⟨

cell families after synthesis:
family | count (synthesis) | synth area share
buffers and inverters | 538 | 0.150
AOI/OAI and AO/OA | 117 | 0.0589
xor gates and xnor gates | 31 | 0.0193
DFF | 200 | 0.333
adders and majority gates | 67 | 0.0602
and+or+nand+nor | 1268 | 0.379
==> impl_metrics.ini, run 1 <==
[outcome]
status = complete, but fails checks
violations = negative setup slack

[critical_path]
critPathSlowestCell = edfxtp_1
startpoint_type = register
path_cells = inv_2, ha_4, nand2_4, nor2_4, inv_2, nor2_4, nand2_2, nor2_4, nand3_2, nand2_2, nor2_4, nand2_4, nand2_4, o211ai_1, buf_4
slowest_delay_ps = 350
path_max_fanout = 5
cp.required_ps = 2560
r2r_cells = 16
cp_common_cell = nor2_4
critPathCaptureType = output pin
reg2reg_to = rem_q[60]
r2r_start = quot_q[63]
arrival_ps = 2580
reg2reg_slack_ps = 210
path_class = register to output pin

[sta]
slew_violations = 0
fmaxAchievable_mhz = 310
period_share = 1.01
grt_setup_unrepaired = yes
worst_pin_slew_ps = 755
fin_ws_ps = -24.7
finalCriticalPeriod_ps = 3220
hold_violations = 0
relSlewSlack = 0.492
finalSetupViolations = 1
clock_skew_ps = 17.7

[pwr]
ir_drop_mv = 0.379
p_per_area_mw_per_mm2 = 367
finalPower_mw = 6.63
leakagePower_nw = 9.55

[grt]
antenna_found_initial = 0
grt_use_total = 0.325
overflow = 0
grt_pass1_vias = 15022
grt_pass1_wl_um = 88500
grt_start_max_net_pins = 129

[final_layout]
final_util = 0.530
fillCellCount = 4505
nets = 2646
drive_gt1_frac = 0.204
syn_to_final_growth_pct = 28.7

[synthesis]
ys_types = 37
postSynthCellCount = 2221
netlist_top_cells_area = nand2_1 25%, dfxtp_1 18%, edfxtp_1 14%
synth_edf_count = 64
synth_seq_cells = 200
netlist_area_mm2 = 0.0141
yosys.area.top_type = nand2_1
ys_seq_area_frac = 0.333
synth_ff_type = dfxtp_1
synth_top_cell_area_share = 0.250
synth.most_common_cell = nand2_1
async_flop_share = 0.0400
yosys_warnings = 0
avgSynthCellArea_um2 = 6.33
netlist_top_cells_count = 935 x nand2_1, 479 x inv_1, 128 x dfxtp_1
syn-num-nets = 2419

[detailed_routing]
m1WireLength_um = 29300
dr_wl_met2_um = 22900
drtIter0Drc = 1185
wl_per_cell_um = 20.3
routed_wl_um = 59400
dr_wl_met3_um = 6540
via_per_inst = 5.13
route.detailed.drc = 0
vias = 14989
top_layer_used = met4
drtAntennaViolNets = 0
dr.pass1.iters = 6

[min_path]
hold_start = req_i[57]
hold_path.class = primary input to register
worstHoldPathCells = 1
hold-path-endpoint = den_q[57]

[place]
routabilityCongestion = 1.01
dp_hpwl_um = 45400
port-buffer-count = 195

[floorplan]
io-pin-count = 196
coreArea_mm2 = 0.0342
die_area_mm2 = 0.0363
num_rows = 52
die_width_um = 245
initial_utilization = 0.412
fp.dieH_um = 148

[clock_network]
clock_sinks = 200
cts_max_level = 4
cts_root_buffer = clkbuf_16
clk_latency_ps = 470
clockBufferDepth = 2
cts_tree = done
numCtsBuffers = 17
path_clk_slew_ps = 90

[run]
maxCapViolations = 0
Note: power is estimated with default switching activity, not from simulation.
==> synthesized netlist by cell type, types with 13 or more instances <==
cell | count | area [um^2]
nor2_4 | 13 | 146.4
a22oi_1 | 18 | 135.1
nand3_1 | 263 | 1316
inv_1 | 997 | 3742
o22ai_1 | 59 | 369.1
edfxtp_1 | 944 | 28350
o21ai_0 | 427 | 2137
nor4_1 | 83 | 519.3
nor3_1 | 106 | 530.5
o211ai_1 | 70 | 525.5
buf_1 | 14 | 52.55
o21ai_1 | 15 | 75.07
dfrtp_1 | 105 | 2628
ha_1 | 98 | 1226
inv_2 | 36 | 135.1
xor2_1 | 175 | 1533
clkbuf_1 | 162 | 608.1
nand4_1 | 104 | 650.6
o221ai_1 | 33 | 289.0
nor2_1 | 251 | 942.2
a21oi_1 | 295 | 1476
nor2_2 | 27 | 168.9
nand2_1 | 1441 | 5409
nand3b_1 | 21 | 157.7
===== src/design/dsrq_pkg.sv =====
// ----------------------------------------------------------------------------
// dsrq_pkg
// Types and constants shared by the duplicate-suppressing report queue.
// ----------------------------------------------------------------------------
package dsrq_pkg;

  localparam int unsigned KeyW    = 64;
  localparam int unsigned CycW    = 32;
  localparam int unsigned RouteW  = 2;
  localparam int unsigned CfgIdxW = 2;
  localparam int unsigned CfgDatW = 8;
  localparam int unsigned MaxRes  = 16;

  localparam logic [1:0] ModeBoot   = 2'd0;
  localparam logic [1:0] ModeNormal = 2'd1;
  localparam logic [1:0] ModeClose  = 2'd2;

  localparam logic [1:0] RouteBoth    = 2'd0;
  localparam logic [1:0] RouteSerial  = 2'd1;
  localparam logic [1:0] RouteNetwork = 2'd2;

  localparam logic [1:0] KindStore = 2'd0;
  localparam logic [1:0] KindEntry = 2'd1;
  localparam logic [1:0] KindEmpty = 2'd2;

  localparam logic [CfgIdxW-1:0] RegMode  = 2'd0;
  localparam logic [CfgIdxW-1:0] RegHold  = 2'd1;
  localparam logic [CfgIdxW-1:0] RegDrain = 2'd2;

  localparam logic [7:0] HoldReset  = 8'd1;
  localparam logic [4:0] DrainReset = 5'd11;

  typedef struct packed {
    logic                op;
    logic [RouteW-1:0]   route;
    logic [KeyW-1:0]     message_key;
    logic [CycW-1:0]     now_cycle;
  } in_item_t;

  typedef struct packed {
    logic [1:0]        kind;
    logic              serial_now;
    logic              stored;
    logic              duplicate;
    logic              dropped_full;
    logic              fail_notice;
    logic [KeyW-1:0]   out_key;
    logic [RouteW-1:0] out_route;
    logic              last;
  } out_item_t;

  // controller to datapath
  typedef struct packed {
    logic load;       // capture input beat
    logic win_rd;     // issue window read at scan pointer
    logic win_pop;    // retire oldest window entry
    logic scan_clr;   // restart window scan
    logic scan_step;  // advance window scan
    logic q_rd;       // issue queue read at head
    logic q_pop;      // pop queue head, emit entry
    logic commit;     // write queue/window for a store
    logic emit_store; // emit store status
    logic emit_empty; // emit empty marker
  } dsrq_cmd_t;

  // datapath to controller
  typedef struct packed {
    logic op;
    logic early;      // boot serial-only or close: store ends at once
    logic win_any;
    logic expired;    // head entry expired (valid after win read)
    logic scan_done;  // scan index reached window count
    logic key_hit;    // scanned entry matches
    logic q_any;
    logic drain_done; // pops reached the limit
  } dsrq_stat_t;

endpackage


===== src/design/dsrq_if.sv =====
// ----------------------------------------------------------------------------
// dsrq_if
// Valid/ready channel carrying one payload beat.
// ----------------------------------------------------------------------------
interface dsrq_if #(
  parameter type payload_t = logic
);
  logic     valid;
  logic     ready;
  payload_t data;

  modport source (output valid, output data, input ready);
  modport sink (input valid, input data, output ready);
endinterface


===== src/design/duplicate_suppressing_report_queue.sv =====
// ----------------------------------------------------------------------------
// duplicate_suppressing_report_queue
// Report queue with a time-windowed duplicate filter and bounded drain.
//
//   channel  dir  payload     beat
//   in_if    in   in_item_t   one store or drain request
//   out_if   out  out_item_t  one status, entry or empty marker
//   cfg      in   idx, data   register write, one cycle
//
// a store ends early in boot serial-only or close mode; otherwise it first
// retires expired window entries from the head, then scans the window for the
// key and commits. a drain pops queue entries up to the drain limit. reset
// clears all control state; memories need no clearing. a stalled output holds
// the sequencer.
// ----------------------------------------------------------------------------
module duplicate_suppressing_report_queue #(
  parameter int unsigned QUEUE_DEPTH  = 32,
  parameter int unsigned WINDOW_DEPTH = 20
) (
  input  logic                          clk_i,
  input  logic                          rst_ni,
  input  logic                          cfg_we_i,
  input  logic [dsrq_pkg::CfgIdxW-1:0]  cfg_idx_i,
  input  logic [dsrq_pkg::CfgDatW-1:0]  cfg_data_i,
  dsrq_if.sink                          in_if,
  dsrq_if.source                        out_if
);
  import dsrq_pkg::*;

  dsrq_cmd_t  cmd;
  dsrq_stat_t stat;
  out_item_t  res;

  dsrq_ctrl u_ctrl (
    .clk_i       (clk_i),
    .rst_ni      (rst_ni),
    .in_valid_i  (in_if.valid),
    .in_ready_o  (in_if.ready),
    .out_valid_o (out_if.valid),
    .out_ready_i (out_if.ready),
    .stat_i      (stat),
    .cmd_o       (cmd)
  );

  dsrq_datapath #(.QueueDepth(QUEUE_DEPTH), .WindowDepth(WINDOW_DEPTH)) u_dp (
    .clk_i     (clk_i),
    .rst_ni    (rst_ni),
    .cfg_we_i  (cfg_we_i),
    .cfg_idx_i (cfg_idx_i),
    .cfg_dat_i (cfg_data_i),
    .item_i    (in_if.data),
    .cmd_i     (cmd),
    .stat_o    (stat),
    .res_o     (res)
  );

  assign out_if.data = res;
endmodule


===== src/design/dsrq_ram.sv =====
// ----------------------------------------------------------------------------
// dsrq_ram
// Generic single-port-write, one-read RAM with registered read data.
// ----------------------------------------------------------------------------
module dsrq_ram #(
  parameter int unsigned Width = 8,
  parameter int unsigned Depth = 4
) (
  input  logic                     clk_i,
  input  logic                     we_i,
  input  logic [$clog2(Depth)-1:0] waddr_i,
  input  logic [Width-1:0]         wdata_i,
  input  logic                     re_i,
  input  logic [$clog2(Depth)-1:0] raddr_i,
  output logic [Width-1:0]         rdata_o
);
  logic [Width-1:0] mem_q [Depth];

  always_ff @(posedge clk_i) begin
    if (we_i) begin
      mem_q[waddr_i] <= wdata_i;
    end
    if (re_i) begin
      rdata_o <= mem_q[raddr_i];
    end
  end
endmodule


===== src/design/dsrq_datapath.sv =====
// ----------------------------------------------------------------------------
// dsrq_datapath
// Item register, queue and window memories, pointers and result register.
// ----------------------------------------------------------------------------
module dsrq_datapath #(
  parameter int unsigned QueueDepth  = 32,
  parameter int unsigned WindowDepth = 20
) (
  input  logic                        clk_i,
  input  logic                        rst_ni,
  input  logic                        cfg_we_i,
  input  logic [dsrq_pkg::CfgIdxW-1:0] cfg_idx_i,
  input  logic [dsrq_pkg::CfgDatW-1:0] cfg_dat_i,
  input  dsrq_pkg::in_item_t          item_i,
  input  dsrq_pkg::dsrq_cmd_t         cmd_i,
  output dsrq_pkg::dsrq_stat_t        stat_o,
  output dsrq_pkg::out_item_t         res_o
);
  import dsrq_pkg::*;

  localparam int unsigned QAw = (QueueDepth > 1) ? $clog2(QueueDepth) : 1;
  localparam int unsigned WAw = (WindowDepth > 1) ? $clog2(WindowDepth) : 1;
  localparam int unsigned QCw = $clog2(QueueDepth + 1);
  localparam int unsigned WCw = $clog2(WindowDepth + 1);

  logic [1:0]   mode_q;
  logic [7:0]   hold_q;
  logic [4:0]   drain_q;
  in_item_t     it_q;
  logic [CycW-1:0] prev_q;
  logic [QAw-1:0] qhead_q;
  logic [QCw-1:0] qcnt_q;
  logic [WAw-1:0] whead_q;
  logic [WCw-1:0] wcnt_q;
  logic [WCw-1:0] scan_q;
  logic [4:0]   npop_q;
  out_item_t    res_q;
  out_item_t    res_d;

  logic [KeyW-1:0]   wkey_rd, qkey_rd;
  logic [CycW-1:0]   wexp_rd;
  logic [RouteW-1:0] qroute_rd;
  logic [RouteW-1:0] eff_route;
  logic [4:0]   limit;
  logic         qfull, wfull;
  logic [WAw-1:0] whead_nx, wrd_addr, wwr_addr;
  logic [QAw-1:0] qtail;
  logic [WCw-1:0] wcnt_after;
  logic         do_rec;

  function automatic logic [WAw-1:0] wadd(input logic [WAw-1:0] a,
                                          input logic [WCw-1:0] b);
    logic [WAw+WCw:0] s;
    s = {{(WCw+1){1'b0}}, a} + {{(WAw+1){1'b0}}, b};
    if (s >= (WAw+WCw+1)'(WindowDepth)) begin
      s = s - (WAw+WCw+1)'(WindowDepth);
    end
    return s[WAw-1:0];
  endfunction

  function automatic logic [QAw-1:0] qadd(input logic [QAw-1:0] a,
                                          input logic [QCw-1:0] b);
    logic [QAw+QCw:0] s;
    s = {{(QCw+1){1'b0}}, a} + {{(QAw+1){1'b0}}, b};
    if (s >= (QAw+QCw+1)'(QueueDepth)) begin
      s = s - (QAw+QCw+1)'(QueueDepth);
    end
    return s[QAw-1:0];
  endfunction

  always_comb begin
    limit = drain_q;
    if (limit == 5'd0) limit = 5'd1;
    if (limit > 5'(MaxRes)) limit = 5'(MaxRes);
  end

  assign qfull   = (qcnt_q == QCw'(QueueDepth));
  assign wfull   = (wcnt_q == WCw'(WindowDepth));
  assign whead_nx = wadd(whead_q, WCw'(1));
  assign wrd_addr = wadd(whead_q, scan_q);
  assign qtail   = qadd(qhead_q, qcnt_q);
  assign do_rec  = cmd_i.commit && !stat_o.key_hit && (hold_q != 8'd0);
  // on overflow the oldest is evicted, tail lands on the old head slot
  assign wcnt_after = wfull ? (wcnt_q - WCw'(1)) : wcnt_q;
  assign wwr_addr = wfull ? whead_q : wadd(whead_q, wcnt_q);
  assign eff_route = (mode_q == ModeBoot) ? RouteNetwork : it_q.route;

  dsrq_ram #(.Width(KeyW + CycW), .Depth(WindowDepth)) u_win (
    .clk_i   (clk_i),
    .we_i    (do_rec),
    .waddr_i (wwr_addr),
    .wdata_i ({it_q.message_key, it_q.now_cycle + {24'd0, hold_q}}),
    .re_i    (cmd_i.win_rd),
    .raddr_i (wrd_addr),
    .rdata_o ({wkey_rd, wexp_rd})
  );

  dsrq_ram #(.Width(KeyW + RouteW), .Depth(QueueDepth)) u_que (
    .clk_i   (clk_i),
    .we_i    (cmd_i.commit && !stat_o.key_hit && !qfull),
    .waddr_i (qtail),
    .wdata_i ({it_q.message_key, eff_route}),
    .re_i    (cmd_i.q_rd),
    .raddr_i (qhead_q),
    .rdata_o ({qkey_rd, qroute_rd})
  );

  always_comb begin
    stat_o.op         = it_q.op;
    stat_o.early      = (mode_q == ModeClose) ||
                        ((mode_q == ModeBoot) && (it_q.route == RouteSerial));
    stat_o.win_any    = (wcnt_q != '0);
    stat_o.expired    = (it_q.now_cycle >= wexp_rd);
    stat_o.scan_done  = (scan_q >= wcnt_q);
    stat_o.key_hit    = (wkey_rd == it_q.message_key) && !stat_o.scan_done;
    stat_o.q_any      = (qcnt_q != '0);
    stat_o.drain_done = (npop_q >= limit);
  end

  always_ff @(posedge clk_i or negedge rst_ni) begin
    if (!rst_ni) begin
      mode_q  <= ModeBoot;
      hold_q  <= HoldReset;
      drain_q <= DrainReset;
      prev_q  <= '0;
      qhead_q <= '0;
      qcnt_q  <= '0;
      whead_q <= '0;
      wcnt_q  <= '0;
      scan_q  <= '0;
      npop_q  <= '0;
    end else begin
      if (cfg_we_i) begin
        case (cfg_idx_i)
          RegMode:  mode_q  <= cfg_dat_i[1:0];
          RegHold:  hold_q  <= cfg_dat_i;
          RegDrain: drain_q <= cfg_dat_i[4:0];
          default: ;
        endcase
      end
      if (cmd_i.load) npop_q <= '0;
      if (cmd_i.win_pop) begin
        whead_q <= whead_nx;
        wcnt_q  <= wcnt_q - WCw'(1);
      end
      if (cmd_i.scan_clr) scan_q <= '0;
      else if (cmd_i.scan_step) scan_q <= scan_q + WCw'(1);
      if (cmd_i.q_pop) begin
        qhead_q <= qadd(qhead_q, QCw'(1));
        qcnt_q  <= qcnt_q - QCw'(1);
        npop_q  <= npop_q + 5'd1;
      end
      if (cmd_i.commit) begin
        prev_q <= it_q.now_cycle;
        if (!stat_o.key_hit && !qfull) qcnt_q <= qcnt_q + QCw'(1);
        if (do_rec) begin
          if (wfull) whead_q <= whead_nx;
          wcnt_q <= wcnt_after + WCw'(1);
        end
      end
    end
  end

  always_comb begin
    res_d = '0;
    if (cmd_i.q_pop) begin
      res_d.kind      = KindEntry;
      res_d.out_key   = qkey_rd;
      res_d.out_route = qroute_rd;
      res_d.last      = (npop_q + 5'd1 == limit);
    end else if (cmd_i.emit_empty) begin
      res_d.kind = KindEmpty;
      res_d.last = 1'b1;
    end else if (cmd_i.emit_store) begin
      res_d.kind       = KindStore;
      res_d.last       = 1'b1;
      res_d.serial_now = (mode_q == ModeBoot || mode_q == ModeClose) &&
                         (it_q.route != RouteNetwork);
      if (!stat_o.early) begin
        res_d.duplicate    = stat_o.key_hit;
        res_d.stored       = !stat_o.key_hit && !qfull;
        res_d.dropped_full = !stat_o.key_hit && qfull;
        res_d.fail_notice  = !stat_o.key_hit && qfull &&
                             (prev_q != it_q.now_cycle);
      end
    end
  end

  always_ff @(posedge clk_i) begin
    if (cmd_i.load) it_q <= item_i;
    if (cmd_i.q_pop || cmd_i.emit_empty || cmd_i.emit_store) res_q <= res_d;
  end

  assign res_o = res_q;
endmodule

⟩

- WHAT THE TASK ASKS
In the records above, the line with "inv_1 | 997 | 3742" marks the start and the line with "nand2_1 | 1441 | 5409" marks the end; copy that stretch exactly, both lines included, and nothing else.

- RESPONSE BOX
inv_1 | 997 | 3742
o22ai_1 | 59 | 369.1
edfxtp_1 | 944 | 28350
o21ai_0 | 427 | 2137
nor4_1 | 83 | 519.3
nor3_1 | 106 | 530.5
o211ai_1 | 70 | 525.5
buf_1 | 14 | 52.55
o21ai_1 | 15 | 75.07
dfrtp_1 | 105 | 2628
ha_1 | 98 | 1226
inv_2 | 36 | 135.1
xor2_1 | 175 | 1533
clkbuf_1 | 162 | 608.1
nand4_1 | 104 | 650.6
o221ai_1 | 33 | 289.0
nor2_1 | 251 | 942.2
a21oi_1 | 295 | 1476
nor2_2 | 27 | 168.9
nand2_1 | 1441 | 5409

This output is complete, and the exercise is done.